Wing Commander Assured Aircrews Patches Was Safe (1979)

Statement of Brigadier General Don Haugen, Commander, 439th Airlift Wing:
"As far as aircraft safety is concerned, although there is never a warranty, the C-123 is as safe as humanly possible."(BG Don Haugen, October 1979)
     General Haugen's reassurance came in 1979 one month after inspectors from Air Force Armstrong Labs reported residue on C-123K # 362 (Patches) of military herbicides, including Agent Orange and Agent Blue, left from their Vietnam War spray operations. 

     The general was told the airplanes were safe. The general told us the airplanes were safe. But the airplanes were not safe, and now the aircrews are blocked from exposure benefits we'd have received if USAF mistakes had been uncovered earlier. When the 1979 tests were done, no science existed to detect the deadly TCDD contaminant which was the real problem.
     The 1979 test was ordered when aircrews and maintenance staff submitted safety complaints addressing Patch's stench. The scientists concluded that Patches should be scrubbed out with Dawn detergent and air fresheners used to mask the stench. Of course, Dawn detergent did nothing to help and neither did the many years crews spent trying to scrape out the residue.
     Fifteen years later, USAF Armstrong Labs again inspected Patches, determining her to be "heavily contaminated with dioxin on all test surfaces, and "a danger to public health." Patches received a $60,000 HAZMAT decontamination and its toxicity was reduced to about 10% of the original contamination, judged safe for "occasional entry."

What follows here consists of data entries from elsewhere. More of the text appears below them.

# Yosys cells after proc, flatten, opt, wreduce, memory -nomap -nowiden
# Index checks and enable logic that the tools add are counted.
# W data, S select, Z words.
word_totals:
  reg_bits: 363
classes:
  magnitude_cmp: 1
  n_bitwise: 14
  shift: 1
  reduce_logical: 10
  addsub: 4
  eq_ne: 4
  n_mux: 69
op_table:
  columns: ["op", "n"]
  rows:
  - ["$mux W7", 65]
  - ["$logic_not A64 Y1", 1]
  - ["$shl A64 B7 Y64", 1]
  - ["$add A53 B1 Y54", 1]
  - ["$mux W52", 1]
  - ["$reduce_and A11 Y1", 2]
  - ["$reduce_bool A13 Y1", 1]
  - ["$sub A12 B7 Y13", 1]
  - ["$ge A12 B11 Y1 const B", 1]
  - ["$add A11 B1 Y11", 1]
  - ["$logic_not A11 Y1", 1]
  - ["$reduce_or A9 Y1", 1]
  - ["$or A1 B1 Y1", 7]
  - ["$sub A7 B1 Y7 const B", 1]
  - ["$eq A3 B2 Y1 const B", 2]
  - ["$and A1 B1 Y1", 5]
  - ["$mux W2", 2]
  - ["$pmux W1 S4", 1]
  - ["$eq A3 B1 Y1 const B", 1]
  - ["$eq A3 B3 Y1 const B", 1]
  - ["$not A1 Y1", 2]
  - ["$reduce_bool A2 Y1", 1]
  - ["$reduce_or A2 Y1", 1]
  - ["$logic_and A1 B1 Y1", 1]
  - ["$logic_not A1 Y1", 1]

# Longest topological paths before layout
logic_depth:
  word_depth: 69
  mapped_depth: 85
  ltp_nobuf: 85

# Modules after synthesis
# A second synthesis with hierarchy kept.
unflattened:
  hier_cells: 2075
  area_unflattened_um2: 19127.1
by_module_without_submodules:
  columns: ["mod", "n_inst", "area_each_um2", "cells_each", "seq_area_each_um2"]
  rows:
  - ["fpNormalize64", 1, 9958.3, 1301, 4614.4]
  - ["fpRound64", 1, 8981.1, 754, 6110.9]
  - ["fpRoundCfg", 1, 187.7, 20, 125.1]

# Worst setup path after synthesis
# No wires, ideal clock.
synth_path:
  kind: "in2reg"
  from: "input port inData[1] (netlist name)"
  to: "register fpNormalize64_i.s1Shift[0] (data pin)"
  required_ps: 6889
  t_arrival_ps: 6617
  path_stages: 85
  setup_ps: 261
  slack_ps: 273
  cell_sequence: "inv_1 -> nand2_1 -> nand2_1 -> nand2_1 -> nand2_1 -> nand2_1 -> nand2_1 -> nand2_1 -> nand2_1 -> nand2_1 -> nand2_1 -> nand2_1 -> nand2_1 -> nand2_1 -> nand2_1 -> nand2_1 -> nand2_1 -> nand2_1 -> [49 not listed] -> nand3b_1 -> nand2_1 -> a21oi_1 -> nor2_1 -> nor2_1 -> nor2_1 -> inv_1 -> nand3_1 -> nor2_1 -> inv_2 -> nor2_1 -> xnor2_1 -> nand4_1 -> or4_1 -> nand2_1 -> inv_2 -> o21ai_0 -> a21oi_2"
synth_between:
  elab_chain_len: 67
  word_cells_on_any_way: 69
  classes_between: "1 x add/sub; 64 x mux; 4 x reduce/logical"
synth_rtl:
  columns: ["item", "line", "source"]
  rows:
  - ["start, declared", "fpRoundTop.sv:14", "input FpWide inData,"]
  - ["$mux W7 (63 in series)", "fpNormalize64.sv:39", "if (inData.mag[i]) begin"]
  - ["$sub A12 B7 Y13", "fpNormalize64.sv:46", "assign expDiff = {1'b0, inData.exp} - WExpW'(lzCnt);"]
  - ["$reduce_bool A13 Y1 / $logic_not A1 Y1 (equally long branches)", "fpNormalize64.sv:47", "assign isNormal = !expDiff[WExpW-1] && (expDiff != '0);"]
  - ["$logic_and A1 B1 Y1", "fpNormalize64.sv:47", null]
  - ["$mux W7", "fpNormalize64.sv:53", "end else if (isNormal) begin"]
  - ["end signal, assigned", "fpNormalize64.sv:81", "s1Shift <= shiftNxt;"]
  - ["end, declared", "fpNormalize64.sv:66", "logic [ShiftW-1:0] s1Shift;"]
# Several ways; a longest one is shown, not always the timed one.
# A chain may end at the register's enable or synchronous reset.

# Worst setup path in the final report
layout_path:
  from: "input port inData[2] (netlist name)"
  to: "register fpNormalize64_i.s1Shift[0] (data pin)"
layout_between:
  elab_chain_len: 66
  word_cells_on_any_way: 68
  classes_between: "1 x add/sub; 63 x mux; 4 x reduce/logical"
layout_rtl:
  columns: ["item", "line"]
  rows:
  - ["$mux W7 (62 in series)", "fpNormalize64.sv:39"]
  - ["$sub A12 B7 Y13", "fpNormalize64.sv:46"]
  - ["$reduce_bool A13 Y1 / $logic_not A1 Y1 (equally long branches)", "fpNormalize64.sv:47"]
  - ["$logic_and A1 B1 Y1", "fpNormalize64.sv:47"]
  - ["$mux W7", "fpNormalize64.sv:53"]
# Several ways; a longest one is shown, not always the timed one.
**src/rtl/band_macros.svh**
```systemverilog
// ###################################################################
// width and lane count of the band splitter datapath
// include before any package or module that sizes samples or words
// ###################################################################

`ifndef BAND_MACROS_SVH
`define BAND_MACROS_SVH

// bits per signed sample
`define BAND_SAMPLE_WIDTH 16

// samples carried side by side in one stream word, at least two
`define BAND_PARALLEL_SAMPLES 2

`endif

```
**src/rtl/sample_pkg.sv**
```systemverilog
// ###################################################################
// sample and word types shared by every datapath block
// import with a wildcard in the module header
// ###################################################################

`include "band_macros.svh"

package sample_pkg;

  // one signed sample as it sits in a lane
  typedef logic signed [`BAND_SAMPLE_WIDTH-1:0] sample_t;

  // one stream word, lane 0 holds the oldest sample and the last lane the newest
  // so the predecessor of lane i is lane i-1 of the same word
  typedef sample_t [`BAND_PARALLEL_SAMPLES-1:0] word_t;

endpackage

```
**src/rtl/band_ctrl_pkg.sv**
```systemverilog
// ###################################################################
// control encodings of the band splitter
// holds the output mode opcodes and the fork state machine encoding
// ###################################################################

`include "band_macros.svh"

package band_ctrl_pkg;

  // output selection per lane, only changed while the pipeline is empty
  typedef enum logic [1:0] {
    mode_high = 2'd0,
    mode_low  = 2'd1,
    mode_sum  = 2'd2
  } band_mode_t;

  // which branch has already taken the word that is on the input
  typedef enum logic [1:0] {
    fork_both_pending = 2'd0,
    fork_high_taken   = 2'd1,
    fork_low_taken    = 2'd2
  } fork_state_t;

endpackage

```
**src/rtl/axis_stream_fork.sv**
```systemverilog
// ###################################################################
// broadcasts one valid/ready input stream to a high and a low branch
// each word goes to each branch exactly once, data passes through
// ###################################################################

`timescale 1ns/100ps
`include "band_macros.svh"

module axis_stream_fork import sample_pkg::*, band_ctrl_pkg::*; (
  input  logic  clk,
  input  logic  reset,
  input  word_t in_data,
  input  logic  in_valid,
  output logic  in_ready,
  output word_t hi_in_data,
  output logic  hi_in_valid,
  input  logic  hi_in_ready,
  output word_t lo_in_data,
  output logic  lo_in_valid,
  input  logic  lo_in_ready
);

  fork_state_t state;

  // both branches see the same word, only the valid is gated
  assign hi_in_data = in_data;
  assign lo_in_data = in_data;

  // a branch that already took the word must not see it again
  assign hi_in_valid = in_valid && (state != fork_high_taken);
  assign lo_in_valid = in_valid && (state != fork_low_taken);

  // the input completes once every branch still owed the word is ready
  assign in_ready = ((state == fork_high_taken) || hi_in_ready) &&
                    ((state == fork_low_taken) || lo_in_ready);

  always_ff @(posedge clk) begin
    if (reset) begin
      state <= fork_both_pending;
    end else if (in_valid && in_ready) begin
      // word is fully delivered, the next one starts fresh
      state <= fork_both_pending;
    end else if (in_valid && (state == fork_both_pending)) begin
      // only one branch could take it this cycle, remember which one
      if (hi_in_ready) begin
        state <= fork_high_taken;
      end else if (lo_in_ready) begin
        state <= fork_low_taken;
      end
    end
  end

endmodule

```
**src/rtl/axis_differentiator.sv**
```systemverilog
// ###################################################################
// high band branch, halved first difference of the sample stream
// one word in, one registered word out, one cycle of latency
// ###################################################################

`timescale 1ns/100ps
`include "band_macros.svh"

module axis_differentiator import sample_pkg::*; (
  input  logic  clk,
  input  logic  reset,
  input  word_t in_data,
  input  logic  in_valid,
  output logic  in_ready,
  output word_t out_data,
  output logic  out_valid,
  input  logic  out_ready
);

  localparam int W = `BAND_SAMPLE_WIDTH;
  localparam int N = `BAND_PARALLEL_SAMPLES;

  // newest sample of the previous accepted word, feeds lane 0
  sample_t prev_sample;
  // each lane's predecessor, lined up with the lane itself
  word_t   pred_word;
  word_t   next_data;
  logic    accept;

  // the register can take a word when it is empty or drains this cycle
  assign in_ready = !out_valid || out_ready;
  assign accept   = in_valid && in_ready;

  // shift the word up by one lane and put the held sample into lane 0
  assign pred_word = word_t'({in_data[N-2:0], prev_sample});

  always_comb begin
    logic [W:0] cur_ext;
    logic [W:0] pred_ext;
    logic [W:0] diff_ext;
    for (int i = 0; i < N; i++) begin
      // one extra bit so the difference cannot wrap
      cur_ext  = {in_data[i][W-1], in_data[i]};
      pred_ext = {pred_word[i][W-1], pred_word[i]};
      diff_ext = cur_ext - pred_ext;
      // dropping the lsb is an arithmetic shift, which floors toward minus infinity
      next_data[i] = sample_t'(diff_ext[W:1]);
    end
  end

  always_ff @(posedge clk) begin
    if (reset) begin
      out_valid   <= 1'b0;
      prev_sample <= '0;
    end else if (accept) begin
      out_valid   <= 1'b1;
      prev_sample <= in_data[N-1];
    end else if (out_ready) begin
      out_valid <= 1'b0;
    end
  end

  // payload only moves on an accepted word
  always_ff @(posedge clk) begin
    if (accept) begin
      out_data <= next_data;
    end
  end

endmodule

```
**src/rtl/axis_pair_averager.sv**
```systemverilog
// ###################################################################
// low band branch, halved sum of each sample and its predecessor
// same handshake and latency as the differentiator branch
// ###################################################################

`timescale 1ns/100ps
`include "band_macros.svh"

module axis_pair_averager import sample_pkg::*; (
  input  logic  clk,
  input  logic  reset,
  input  word_t in_data,
  input  logic  in_valid,
  output logic  in_ready,
  output word_t out_data,
  output logic  out_valid,
  input  logic  out_ready
);

  localparam int W = `BAND_SAMPLE_WIDTH;
  localparam int N = `BAND_PARALLEL_SAMPLES;

  // last lane of the previous word, zero until the first word arrives
  sample_t prev_sample;
  word_t   pred_word;
  word_t   next_data;
  logic    accept;

  assign in_ready = !out_valid || out_ready;
  assign accept   = in_valid && in_ready;

  // lane i is paired with lane i-1, lane 0 with the held sample
  assign pred_word = word_t'({in_data[N-2:0], prev_sample});

  always_comb begin
    logic [W:0] cur_ext;
    logic [W:0] pred_ext;
    logic [W:0] sum_ext;
    for (int i = 0; i < N; i++) begin
      cur_ext  = {in_data[i][W-1], in_data[i]};
      pred_ext = {pred_word[i][W-1], pred_word[i]};
      sum_ext  = cur_ext + pred_ext;
      // half of a sum of two samples always lands back in sample range
      next_data[i] = sample_t'(sum_ext[W:1]);
    end
  end

  always_ff @(posedge clk) begin
    if (reset) begin
      out_valid   <= 1'b0;
      prev_sample <= '0;
    end else if (accept) begin
      out_valid   <= 1'b1;
      prev_sample <= in_data[N-1];
    end else if (out_ready) begin
      // drained with nothing new behind it
      out_valid <= 1'b0;
    end
  end

  always_ff @(posedge clk) begin
    if (accept) begin
      out_data <= next_data;
    end
  end

endmodule

```
**src/rtl/axis_band_combiner.sv**
```systemverilog
// ###################################################################
// joins the high and low band streams into one output stream
// per lane it passes one band or the saturated sum, chosen by mode
// ###################################################################

`timescale 1ns/100ps
`include "band_macros.svh"

module axis_band_combiner import sample_pkg::*, band_ctrl_pkg::*; (
  input  logic       clk,
  input  logic       reset,
  input  band_mode_t mode,
  input  word_t      hi_data,
  input  logic       hi_valid,
  output logic       hi_ready,
  input  word_t      lo_data,
  input  logic       lo_valid,
  output logic       lo_ready,
  output word_t      out_data,
  output logic       out_valid,
  input  logic       out_ready
);

  localparam int W = `BAND_SAMPLE_WIDTH;
  localparam int N = `BAND_PARALLEL_SAMPLES;

  // largest and smallest values a lane can hold
  localparam sample_t SAMPLE_MAX = {1'b0, {(W-1){1'b1}}};
  localparam sample_t SAMPLE_MIN = {1'b1, {(W-1){1'b0}}};

  logic  space;
  logic  accept;
  word_t next_data;

  // output register is free when empty or being drained right now
  assign space = !out_valid || out_ready;

  // the two bands are taken as a pair, never one without the other
  assign accept   = hi_valid && lo_valid && space;
  assign hi_ready = accept;
  assign lo_ready = accept;

  always_comb begin
    logic [W:0] sum_ext;
    sample_t    sum_sat;
    for (int i = 0; i < N; i++) begin
      sum_ext = {hi_data[i][W-1], hi_data[i]} + {lo_data[i][W-1], lo_data[i]};
      // the top two bits disagree only when the sum left the sample range
      if (sum_ext[W] != sum_ext[W-1]) begin
        sum_sat = sum_ext[W] ? SAMPLE_MIN : SAMPLE_MAX;
      end else begin
        sum_sat = sample_t'(sum_ext[W-1:0]);
      end
      case (mode)
        mode_high: next_data[i] = hi_data[i];
        mode_low:  next_data[i] = lo_data[i];
        mode_sum:  next_data[i] = sum_sat;
        // unused code falls back to the rebuilt signal
        default:   next_data[i] = sum_sat;
      endcase
    end
  end

  always_ff @(posedge clk) begin
    if (reset) begin
      out_valid <= 1'b0;
    end else if (accept) begin
      out_valid <= 1'b1;
    end else if (out_ready) begin
      out_valid <= 1'b0;
    end
  end

  // result register, loaded only when a band pair is consumed
  always_ff @(posedge clk) begin
    if (accept) begin
      out_data <= next_data;
    end
  end

endmodule

```
**src/rtl/axis_band_split_top.sv**
```systemverilog
// ###################################################################
// two band splitter, fork into high and low branches, then recombine
// mode must only change while no word is in flight
// ###################################################################

`timescale 1ns/100ps
`include "band_macros.svh"

module axis_band_split_top import sample_pkg::*, band_ctrl_pkg::*; (
  input  logic       clk,
  input  logic       reset,
  input  band_mode_t mode,
  input  word_t      in_data,
  input  logic       in_valid,
  output logic       in_ready,
  output word_t      out_data,
  output logic       out_valid,
  input  logic       out_ready
);

  // fork to branches
  word_t hi_in_data;
  logic  hi_in_valid;
  logic  hi_in_ready;
  word_t lo_in_data;
  logic  lo_in_valid;
  logic  lo_in_ready;

  // branches to combiner
  word_t hi_data;
  logic  hi_valid;
  logic  hi_ready;
  word_t lo_data;
  logic  lo_valid;
  logic  lo_ready;

  axis_stream_fork fork_i (
    .clk, .reset, .in_data, .in_valid, .in_ready,
    .hi_in_data, .hi_in_valid, .hi_in_ready,
    .lo_in_data, .lo_in_valid, .lo_in_ready
  );

  axis_differentiator diff_i (
    .clk, .reset,
    .in_data(hi_in_data), .in_valid(hi_in_valid), .in_ready(hi_in_ready),
    .out_data(hi_data), .out_valid(hi_valid), .out_ready(hi_ready)
  );

  axis_pair_averager avg_i (
    .clk, .reset,
    .in_data(lo_in_data), .in_valid(lo_in_valid), .in_ready(lo_in_ready),
    .out_data(lo_data), .out_valid(lo_valid), .out_ready(lo_ready)
  );

  axis_band_combiner comb_i (
    .clk, .reset, .mode,
    .hi_data, .hi_valid, .hi_ready,
    .lo_data, .lo_valid, .lo_ready,
    .out_data, .out_valid, .out_ready
  );

endmodule

```
**config.mk**
```make
export PLATFORM = sky130hd
export DESIGN_NAME = axis_band_split_top
export DESIGN_NICKNAME = d
export VERILOG_FILES = /design/src/rtl/sample_pkg.sv /design/src/rtl/band_ctrl_pkg.sv /design/src/rtl/axis_stream_fork.sv /design/src/rtl/axis_differentiator.sv /design/src/rtl/axis_pair_averager.sv /design/src/rtl/axis_band_combiner.sv /design/src/rtl/axis_band_split_top.sv
export VERILOG_INCLUDE_DIRS = /design/src /design/src/rtl
export SDC_FILE = /design/constraint.sdc
export NUM_CORES = 1
export LEC_CHECK = 0
export BUFFER_PORTS_ARGS = -buffer_cell sky130_fd_sc_hd__buf_4
export CELL_PAD_IN_SITES_DETAIL_PLACEMENT = 1
export CELL_PAD_IN_SITES_GLOBAL_PLACEMENT = 1
export CORE_AREA = 2 2 186 188
export CTS_BUF_LIST = sky130_fd_sc_hd__clkbuf_8
export DETAILED_ROUTE_END_ITERATION = 12
export DIE_AREA = 0 0 188 190
export GPL_ROUTABILITY_DRIVEN = 1
export PLACE_DENSITY = 0.51
export SYNTH_ARGS = -nofsm -noshare
export SYNTH_HDL_FRONTEND = slang
export SYNTH_SLANG_ARGS = --single-unit
```
**constraint.sdc**
```tcl
create_clock -name clk -period 3.85 [get_ports clk]
set_clock_uncertainty 0.15 [all_clocks]
set_input_delay 0.1925 -clock clk [delete_from_list [all_inputs] [get_ports clk]]
set_output_delay 0.1925 -clock clk [all_outputs]
set_load 0.05 [all_outputs]
```
# Word level (Yosys, flattened, before mapping)
# Cells that the tools add are included.
[word_totals] register_bits=133 wordCells=63
[op_classes] reduce_logical=25 mux=13 n_addsub=6 eq_ne=7
[op_table] operator="$add 16x16->17" count=4
[op_table] operator="$mux 16" count=4
[op_table] operator="$pmux 16 s2" count=2
[op_table] operator="$sub 16x16->17" count=2
[op_table] operator="$logic_and 1x1->1" count=9
[op_table] operator="$reduce_bool 2->1" count=4
[op_table] operator="$logic_or 1x1->1" count=5
[op_table] operator="$mux 1" count=5
[op_table] operator="$eq 2x1->1 const B" count=2
[op_table] operator="$logic_not 2->1" count=2
[op_table] operator="$mux 2" count=2
[op_table] operator="$logic_not 1->1" count=3
[op_table] operator="$eq 2x2->1 const B" count=1
[op_table] operator="$ne 1x1->1" count=2
[op_table] operator="$ne 2x1->1 const B" count=1
[op_table] operator="$ne 2x2->1 const B" count=1
[op_table] operator="$reduce_and 2->1" count=1
[op_table] operator="$reduce_or 2->1" count=1

# Logic depth before layout (Yosys ltp)
# Gate-level depths: netlist (run 1).
[depth] word_depth=8 mapped_depth=12

# Modules after synthesis
# From an unflattened synthesis (run 1), not the netlist that was laid out.
[unflattened] hier_cells=1176 area_unflattened_um2=10736.5
[modules_own_cells] module="axis_band_combiner" instances=1 area_each_um2=3603.5 cells_per_inst=399
[modules_own_cells] module="axis_differentiator" instances=1 area_each_um2=3462.1 cells_per_inst=384
[modules_own_cells] module="axis_pair_averager" instances=1 area_each_um2=3036.7 cells_per_inst=310
[modules_own_cells] module="axis_stream_fork" instances=1 area_each_um2=634.4 cells_per_inst=83

# Worst setup path after synthesis (run 1)
# OpenSTA, ideal clock, no wires.
[synth_path] path_type="flip-flop to flip-flop" start="reg avg_i.out_data[20] (netlist bit)" end="reg comb_i.out_data[22] (netlist bit), data pin" slack_ns=0.881 path_buffers=1 arrival_time_ns=2.558 path_stages_with_launch=11 setup_ns=0.261 period_less_slack_ns=2.969 cell_sequence="edfxtp_1 -> ha_1 -> o21a_1 -> o21a_1 -> a2111o_1 -> a31oi_2 -> o21a_1 -> o211ai_2 -> and2_1 -> buf_6 -> a221o_1"
[synth_rtl] element="start: declaration" line="axis_pair_averager.sv:15" source="output word_t out_data,"
[synth_rtl] element="start signal: assignment" line="axis_pair_averager.sv:63" source="out_data <= next_data;"
[synth_rtl] element="end signal: assignment" line="axis_band_combiner.sv:77" source="out_data <= next_data;"
[synth_rtl] element="end: declaration" line="axis_band_combiner.sv:19" source="output word_t out_data,"

==> results of run 1 <==
path summary, 6_finish.rpt:
check,start,end,slack (ns)
setup reg to reg,avg_i.out_data[17],comb_i.out_data[19],0.48
hold reg to reg,diff_i.prev_sample[8],diff_i.prev_sample[8],0.31
setup / recovery,avg_i.out_data[17],comb_i.out_data[19],0.48
hold / removal,mode[1],comb_i.out_data[31],0.04
cell usage in the layout, fill, tap and decap left out, types with 5 or more instances in the layout:
cell type | synthesis | routed
o21bai_1 | 8 | 8
a31oi_1 | 11 | 11
a221o_1 | 9 | 9
nor2_1 | 79 | 79
xnor2_1 | 55 | 55
and3_1 | 8 | 8
fa_1 | 6 | 6
o21a_1 | 14 | 14
mux2_2 | 13 | 13
inv_6 | 0 | 6
o22ai_1 | 8 | 8
o21ai_1 | 7 | 7
dlygate4sd3_1 | 0 | 23
dfxtp_1 | 37 | 37
edfxtp_1 | 96 | 96
clkbuf_8 | 0 | 17
nor3_1 | 25 | 25
a211oi_1 | 8 | 8
nor2b_1 | 21 | 21
nand3_1 | 20 | 20
nand2b_1 | 11 | 11
o31a_1 | 5 | 5
nand2_1 | 71 | 71
inv_1 | 59 | 59
mux2i_1 | 30 | 30
ha_1 | 92 | 92
xor2_1 | 16 | 16
a21o_1 | 20 | 20
buf_4 | 0 | 80
o41ai_1 | 5 | 5
o211ai_1 | 11 | 11
and2_1 | 9 | 9
o21ai_0 | 25 | 25
a21oi_1 | 75 | 74
or3_1 | 10 | 10
layer usage:
layer  global-route usage (%)  share of wire [%]  up-vias
met5                        0                  0        -
met4                     3.66               0.97        0
met3                     2.69                3.1       17
met2                     24.6                 45      101
met1                     21.9                 51     3552
li1                         -                  -     3711
logic make-up (layout without fill, tap and decap cells):
family	after synthesis	after routing	share of synthesized area (%)
flops	133	133	38.8
mux	43	43	4.78
compound gates	247	247	17.9
fa+ha+maj	102	102	14.0
simple gates	275	275	14.2
xor+xnor	71	71	6.65
buf+inv	90	196	3.73
registers in the layout (all words and copies together) (netlist names):
name                flops
avg_i.out_data         32
comb_i.out_data        32
diff_i.out_data        32
avg_i.prev_sample      16
diff_i.prev_sample     16
fork_i.state            2
avg_i.out_valid         1
comb_i.out_valid        1
diff_i.out_valid        1
critical path: cells and delay by family (launching register included):
family	cells	cell delay (ns)
flops	1	0.44
compound gates	5	1.21
simple gates	3	1.08
fa+ha+maj	1	0.34
layout make-up:
cell class	instances	area, µm²	share of cell area [%]
repair buffers	104	851	7.71
flip-flops and latches	133	3620	32.8
inverters	60	225	2.04
clock inverters	15	144	1.30
clock buffers	17	234	2.12
well taps	455	569	5.16
multi-input cells	738	5390	48.8
through the flow:
stage	hold WS, ns	setup slack, ns	power (mW)	util [%]
global route	0.0416	0.345	5.12	32.5
global placement	0.294	0.572	3.64	30.7
finish	0.0442	0.481	4.80	32.5
detailed placement	0.297	0.521	3.64	30.7
floorplan	0.178	0.881	3.10	-
CTS	0.0105	0.482	4.87	32.5
where the power goes:
part,internal (mW),switching [mW]
Clock,0.524,0.663
Combinational,0.735,1.05
Sequential,1.75,0.0762
timing repair:
item / in CTS / in global routing
hold buffers: 23 / 0
endpoints found under the hold margin: 37 / 0
setup buffers: 0 / 0
==> results.tsv, run 1 <==
stage	metric	value	unit
status	outcome	finished, final reports clean	
clocking	h-tree-depth	4	
floorplan	fp-row-count	68	
clocking	clock_path_buffers	2	
yosys	synthArstFlopShare	0	%
yosys	ys.flop_type	edfxtp_1	
timing	tightestPinTransition	0.794	ns
setup_path	critPathRequiredTime	4.04	ns
drt	drt_pre_antenna_iters	4	
final_layout	layout.cells.non_filler	1522	
yosys	synth.top_cell.area_share	30.8	%
yosys	synth_area_per_cell	9.73	µm²
final_layout	fin_nets	1190	
yosys	synthTopCellsByCount	96 x edfxtp_1, 92 x ha_1, 79 x nor2_1	
yosys	yosysSeqAreaShare	38.8	%
hold_path	min_path_type	input pin to flop	
yosys	yosys_warnings	0	
final_layout	nFillCells	3915	
drt	routed_via_density	4.85	
power_and_ir_drop	powerDensity	435	nW/µm²
clocking	cts_root_buf	clkbuf_8	
setup_path	cpPeakStageDelay	0.53	ns
setup_path	path_cells	ha_1 > a211oi_1 > o21ai_1 > a2111o_1 > and3_1 > or4_4 > o211ai_2 > and2_1 > a221o_1	
place	io_buffers	71	
power_and_ir_drop	power_leakage	4.43	nW
place	gp_congestion	0.797	
clocking	cts-resized-gates	0	
run	maxCapViolations	0	
setup_path	crit_arrival	3.56	ns
drt	dr_total_vias	7381	
timing	fin_crit	3.37	ns
yosys	yosysUniqueCellTypes	71	
yosys	synth-edff-count	96	
place	placedCellCount	1467	
power_and_ir_drop	ir_drop	0.232	mV
yosys	yosysMostFrequentCell	edfxtp_1	
clocking	clk_pin_slew	0.09	ns
setup_path	endpoint_kind	flop	
yosys	yosys.area.top_type	edfxtp_1	
floorplan	io_pins	72	
setup_path	crit_type	flop to flop	
grt	antenna_found_initial	1	
timing	finalHoldViolCount	0	
setup_path	crit_fanout	9	
grt	grt-ovfl-total	0	
grt	grt_max_degree	38	
yosys	synthCells	961	
floorplan	die_width	188	µm
floorplan	die-area	35700	µm²
clocking	clkSinkCount	133	
timing	max_freq	0.297	GHz
setup_path	startpoint_type	flop	
clocking	numCtsBuffers	17	
drt	route.final.wire_length	27.1	mm
place	placed_area	10400	µm²
setup_path	reg2reg_depth	9	
grt	first_global_vias	7552	
timing	post-route-period-util	87.5	%
hold_path	worstHoldPathCells	2	
yosys	syn-num-nets	1097	
timing	fin_setup_tns	0	ns
drt	ant_nets	0	
floorplan	start_util	27.5	%
grt	grtUsageTotal	15.5	%
final_layout	antennaDiodeCount	0	
floorplan	fp.coreArea	33900	µm²
clocking	tritoncts	done	
yosys	ys_seq_elements	133	
clocking	clock_latency	0.49	ns
floorplan	die_h	190	µm
yosys	netlist_area	9350	µm²
place	hpwl	21.7	mm
grt	grt_pass1_wl	42.6	mm
yosys	synth_area_leaders	edfxtp_1 31%, ha_1 12%, dfxtp_1 7.9%	
timing	maxSlewViolCount	0	
drt	drcViolationCount	0	
drt	first_iter_violations	358	
timing	setup_violations	0	
setup_path	cpMaxStageDelayCell	or4_4	
timing	max-slew-margin-rel	47.0	%
drt	routedWlPerCell	17.8	µm
final_layout	postLayoutCellArea	11000	µm²
final_layout	drive_gt1_share	13.0	%
timing	rsz0062_at_grt	no	
final_layout	area_growth	18.0	%
No activity file was read; power rests on OpenSTA's default activity.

     Conclusion: without the decontamination, Patches certainly wasn't "as safe as humanly possible" but instead remained a source of our Agent Orange exposures. The 1994 $60,000 decontamination should have been done BEFORE we started flying Patches, not fifteen years AFTER she was retired. (In 2012-2014 the VA spent $600,000 for its consultant to oppose C-123 claims at the IOM, more than enough to have decontaminated each of the aircraft at the very first!)     
     It wasn't until January 2015 that the Institute of Medicine determined that C-123 veterans had been exposed to harmful amounts of Agent Orange while flying Patches, and that veterans' benefits were appropriate. IOM concluded that the 2012 Air Force study of C-123 Agent Orange exposure were scientifically and mathematically flawed: the Air Force (incorrectly) reported the C-123s weren't hazardous and that veterans benefits would be inappropriate.
     General Haugen was a wonderful man. I had the privilege of working for him for years, but even this general officer was misled by faulty science and an institution dedicated to denial of such problems.